What you will do: There is material below. Print exactly the lines starting at the line with "<tr><td>I/O Buffers</td><td>27</td></tr>" and ending at the line with "<tr><td>Setup repair after", ends included, and no others.
(Material for this task Opens)
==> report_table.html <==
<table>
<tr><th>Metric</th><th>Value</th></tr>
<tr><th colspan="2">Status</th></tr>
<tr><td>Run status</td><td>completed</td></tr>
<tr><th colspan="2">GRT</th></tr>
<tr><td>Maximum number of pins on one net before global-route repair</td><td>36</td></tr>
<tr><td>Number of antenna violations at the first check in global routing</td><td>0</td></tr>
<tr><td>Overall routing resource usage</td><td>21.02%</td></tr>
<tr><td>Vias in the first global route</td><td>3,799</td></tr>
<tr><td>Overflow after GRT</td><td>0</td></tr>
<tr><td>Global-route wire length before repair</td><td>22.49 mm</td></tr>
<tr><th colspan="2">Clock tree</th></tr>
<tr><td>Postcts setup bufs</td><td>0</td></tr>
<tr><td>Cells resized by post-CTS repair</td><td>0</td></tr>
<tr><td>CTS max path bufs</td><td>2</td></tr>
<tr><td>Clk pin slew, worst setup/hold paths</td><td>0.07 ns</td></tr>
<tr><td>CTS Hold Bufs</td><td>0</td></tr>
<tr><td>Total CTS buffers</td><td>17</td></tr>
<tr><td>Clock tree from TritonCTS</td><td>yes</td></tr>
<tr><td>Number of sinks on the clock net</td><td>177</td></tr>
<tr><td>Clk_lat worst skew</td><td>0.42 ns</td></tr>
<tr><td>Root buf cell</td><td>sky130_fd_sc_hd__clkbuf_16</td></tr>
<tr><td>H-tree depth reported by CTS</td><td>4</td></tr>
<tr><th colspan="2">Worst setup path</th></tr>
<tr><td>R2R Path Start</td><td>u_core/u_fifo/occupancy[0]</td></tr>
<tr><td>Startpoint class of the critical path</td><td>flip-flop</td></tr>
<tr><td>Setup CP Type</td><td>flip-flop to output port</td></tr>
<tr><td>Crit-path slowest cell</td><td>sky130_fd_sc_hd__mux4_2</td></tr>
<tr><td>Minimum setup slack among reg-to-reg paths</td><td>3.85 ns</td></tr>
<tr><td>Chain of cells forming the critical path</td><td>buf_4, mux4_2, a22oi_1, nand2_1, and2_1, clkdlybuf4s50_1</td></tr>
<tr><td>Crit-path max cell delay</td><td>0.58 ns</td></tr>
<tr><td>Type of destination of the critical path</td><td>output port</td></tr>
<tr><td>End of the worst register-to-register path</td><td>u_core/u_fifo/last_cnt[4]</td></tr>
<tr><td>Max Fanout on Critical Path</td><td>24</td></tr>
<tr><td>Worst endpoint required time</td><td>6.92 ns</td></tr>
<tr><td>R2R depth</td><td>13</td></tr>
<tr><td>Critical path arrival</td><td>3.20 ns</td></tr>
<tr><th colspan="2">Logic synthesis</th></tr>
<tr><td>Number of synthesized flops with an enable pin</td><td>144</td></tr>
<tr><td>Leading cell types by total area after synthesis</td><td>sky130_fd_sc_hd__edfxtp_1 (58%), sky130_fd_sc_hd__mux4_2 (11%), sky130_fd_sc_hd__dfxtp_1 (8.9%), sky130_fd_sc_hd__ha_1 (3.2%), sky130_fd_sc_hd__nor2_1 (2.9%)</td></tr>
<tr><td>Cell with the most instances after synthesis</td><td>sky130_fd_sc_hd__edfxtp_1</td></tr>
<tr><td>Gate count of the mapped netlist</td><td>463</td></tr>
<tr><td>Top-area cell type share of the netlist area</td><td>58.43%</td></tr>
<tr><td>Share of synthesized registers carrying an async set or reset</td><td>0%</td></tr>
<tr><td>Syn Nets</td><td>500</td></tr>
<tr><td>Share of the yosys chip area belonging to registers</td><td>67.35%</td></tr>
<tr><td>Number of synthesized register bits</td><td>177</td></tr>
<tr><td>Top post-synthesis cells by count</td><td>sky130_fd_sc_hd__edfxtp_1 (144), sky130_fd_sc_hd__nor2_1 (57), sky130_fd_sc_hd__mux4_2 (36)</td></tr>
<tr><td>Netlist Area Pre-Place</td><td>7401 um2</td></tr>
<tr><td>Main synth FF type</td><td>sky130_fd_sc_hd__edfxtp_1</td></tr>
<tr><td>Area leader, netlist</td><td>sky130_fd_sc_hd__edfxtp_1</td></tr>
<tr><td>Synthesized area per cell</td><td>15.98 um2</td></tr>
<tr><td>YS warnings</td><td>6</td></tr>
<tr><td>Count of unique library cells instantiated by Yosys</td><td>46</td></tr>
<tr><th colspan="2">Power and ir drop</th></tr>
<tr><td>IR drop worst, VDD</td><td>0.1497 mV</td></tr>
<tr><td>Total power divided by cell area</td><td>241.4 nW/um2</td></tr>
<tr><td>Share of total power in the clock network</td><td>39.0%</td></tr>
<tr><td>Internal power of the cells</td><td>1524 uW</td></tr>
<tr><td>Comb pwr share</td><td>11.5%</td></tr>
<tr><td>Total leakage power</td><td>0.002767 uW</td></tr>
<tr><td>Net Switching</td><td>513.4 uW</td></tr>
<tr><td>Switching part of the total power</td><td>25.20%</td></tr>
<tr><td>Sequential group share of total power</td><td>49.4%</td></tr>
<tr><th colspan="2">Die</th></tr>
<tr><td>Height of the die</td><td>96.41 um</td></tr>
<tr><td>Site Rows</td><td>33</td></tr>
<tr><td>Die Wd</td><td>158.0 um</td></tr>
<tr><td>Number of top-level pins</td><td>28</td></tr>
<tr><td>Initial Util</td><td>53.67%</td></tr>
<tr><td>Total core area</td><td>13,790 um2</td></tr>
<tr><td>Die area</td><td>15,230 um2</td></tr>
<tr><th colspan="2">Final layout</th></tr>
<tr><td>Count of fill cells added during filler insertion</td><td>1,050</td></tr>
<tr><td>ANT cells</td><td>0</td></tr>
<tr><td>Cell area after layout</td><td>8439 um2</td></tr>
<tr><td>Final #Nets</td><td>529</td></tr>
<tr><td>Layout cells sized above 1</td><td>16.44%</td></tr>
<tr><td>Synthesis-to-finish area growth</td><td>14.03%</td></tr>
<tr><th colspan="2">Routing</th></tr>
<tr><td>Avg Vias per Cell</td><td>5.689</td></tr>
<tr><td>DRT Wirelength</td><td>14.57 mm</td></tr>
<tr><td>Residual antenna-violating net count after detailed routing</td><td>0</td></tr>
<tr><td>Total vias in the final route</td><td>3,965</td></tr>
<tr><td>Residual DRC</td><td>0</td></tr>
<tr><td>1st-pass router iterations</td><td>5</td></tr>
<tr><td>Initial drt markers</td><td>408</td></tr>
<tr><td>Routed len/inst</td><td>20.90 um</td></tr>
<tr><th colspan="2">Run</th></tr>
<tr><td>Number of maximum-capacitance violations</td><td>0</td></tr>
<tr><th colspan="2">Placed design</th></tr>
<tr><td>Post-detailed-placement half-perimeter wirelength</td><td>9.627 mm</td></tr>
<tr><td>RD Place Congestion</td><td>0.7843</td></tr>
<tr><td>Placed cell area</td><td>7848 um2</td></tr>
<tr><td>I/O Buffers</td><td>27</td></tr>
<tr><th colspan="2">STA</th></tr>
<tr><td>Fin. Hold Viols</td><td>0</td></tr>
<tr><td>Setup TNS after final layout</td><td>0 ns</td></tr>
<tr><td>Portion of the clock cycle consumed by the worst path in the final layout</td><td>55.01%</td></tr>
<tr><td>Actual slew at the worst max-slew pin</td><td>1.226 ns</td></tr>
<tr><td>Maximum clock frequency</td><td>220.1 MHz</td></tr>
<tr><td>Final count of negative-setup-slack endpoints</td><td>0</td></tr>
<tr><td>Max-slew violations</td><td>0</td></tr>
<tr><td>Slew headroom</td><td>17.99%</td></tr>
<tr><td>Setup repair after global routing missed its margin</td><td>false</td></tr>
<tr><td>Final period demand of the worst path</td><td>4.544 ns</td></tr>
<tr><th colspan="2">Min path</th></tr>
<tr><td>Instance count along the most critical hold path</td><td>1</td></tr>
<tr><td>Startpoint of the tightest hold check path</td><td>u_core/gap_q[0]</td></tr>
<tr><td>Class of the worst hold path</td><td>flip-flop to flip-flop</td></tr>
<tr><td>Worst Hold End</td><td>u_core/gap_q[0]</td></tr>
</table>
--- config.mk ---
export PLATFORM = sky130hd
export DESIGN_NAME = blink_shift_ctrl_flat
export DESIGN_NICKNAME = d
export VERILOG_FILES = /design/src/rtl/blink_shift_ctrl_if.sv /design/src/rtl/blink_shift_ctrl.sv /design/src/flat_wrapper.sv
export SDC_FILE = /design/constraint.sdc
export NUM_CORES = 1
export LEC_CHECK = 0
export ABC_CLOCK_PERIOD_IN_PS = 1900
export CORE_ASPECT_RATIO = 1.2
export CORE_MARGIN = 5
export CORE_UTILIZATION = 40
export DETAILED_ROUTE_END_ITERATION = 10
export SYNTH_ARGS = -nofsm -noshare
export SYNTH_HDL_FRONTEND = slang
export SYNTH_SLANG_ARGS = --single-unit
--- constraint.sdc ---
create_clock -name clk -period 1.9 [get_ports clk]
set_input_delay 0.19 -clock clk [delete_from_list [all_inputs] [get_ports clk]]
set_output_delay 0.19 -clock clk [all_outputs]
set_load 0.005 [all_outputs]
--- src/rtl/blink_shift_ctrl_if.sv ---
// Control and LED-status bundle for blink_shift_ctrl.
// The master drives enable/select/mode and the slave (the pattern engine) returns the outputs.
interface blink_shift_ctrl_if #(
    parameter int unsigned N_LEDS = 4
);
    logic              i_enable;
    logic [1:0]        i_sel;
    logic [1:0]        i_mode;
    logic              o_tick;
    logic [N_LEDS-1:0] o_led;
    logic              o_dir;

    modport master (
        output i_enable, i_sel, i_mode,
        input  o_tick, o_led, o_dir
    );

    modport slave (
        input  i_enable, i_sel, i_mode,
        output o_tick, o_led, o_dir
    );
endinterface
===== src/rtl/debug_mem_dump_word_serializer.sv =====
// Splits one loaded word into bytes, MSB byte first, under a valid/ready
// handshake; flags the last byte so the controller knows when the word ends.
module word_serializer
    import debug_defs::*;
#(
    parameter int unsigned NBITS = 32,
    parameter int unsigned BPW   = NBITS / 8
) (
    input  logic             clk_i,
    input  logic             reset_i,
    input  logic             load_i,
    input  logic [NBITS-1:0] data_i,
    input  logic             ready_i,
    output logic             valid_o,
    output logic [7:0]       byte_o,
    output logic             last_o,
    output logic             xfer_o
);

    localparam int unsigned CW = cnt_width(BPW);
    localparam logic [CW-1:0] CNT_LAST = CW'(BPW - 1);

    logic [NBITS-1:0] shift_q, shift_d;
    logic [CW-1:0]    cnt_q, cnt_d;
    logic             valid_q, valid_d;

    assign xfer_o  = valid_q & ready_i;
    assign last_o  = (cnt_q == CNT_LAST);
    assign valid_o = valid_q;
    assign byte_o  = shift_q[NBITS-1 -: 8];

    // Next-state: a load restarts the word; a transfer shifts in zeros.
    always_comb begin
        shift_d = shift_q;
        cnt_d   = cnt_q;
        valid_d = valid_q;
        if (load_i) begin
            shift_d = data_i;
            cnt_d   = '0;
            valid_d = 1'b1;
        end else if (xfer_o) begin
            shift_d = {shift_q[NBITS-9:0], 8'h00};
            cnt_d   = cnt_q + CW'(1);
            valid_d = ~last_o;
        end else begin
            shift_d = shift_q;
        end
    end

    // Serializer state registers.
    always_ff @(posedge clk_i) begin
        if (reset_i) begin
            shift_q <= '0;
            cnt_q   <= '0;
            valid_q <= 1'b0;
        end else begin
            shift_q <= shift_d;
            cnt_q   <= cnt_d;
            valid_q <= valid_d;
        end
    end

endmodule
(Material for this task Closes)
Exercise output:
<tr><td>I/O Buffers</td><td>27</td></tr>
<tr><th colspan="2">STA</th></tr>
<tr><td>Fin. Hold Viols</td><td>0</td></tr>
<tr><td>Setup TNS after final layout</td><td>0 ns</td></tr>
<tr><td>Portion of the clock cycle consumed by the worst path in the final layout</td><td>55.01%</td></tr>
<tr><td>Actual slew at the worst max-slew pin</td><td>1.226 ns</td></tr>
<tr><td>Maximum clock frequency</td><td>220.1 MHz</td></tr>
<tr><td>Final count of negative-setup-slack endpoints</td><td>0</td></tr>
<tr><td>Max-slew violations</td><td>0</td></tr>
<tr><td>Slew headroom</td><td>17.99%</td></tr>
<tr><td>Setup repair after global routing missed its margin</td><td>false</td></tr>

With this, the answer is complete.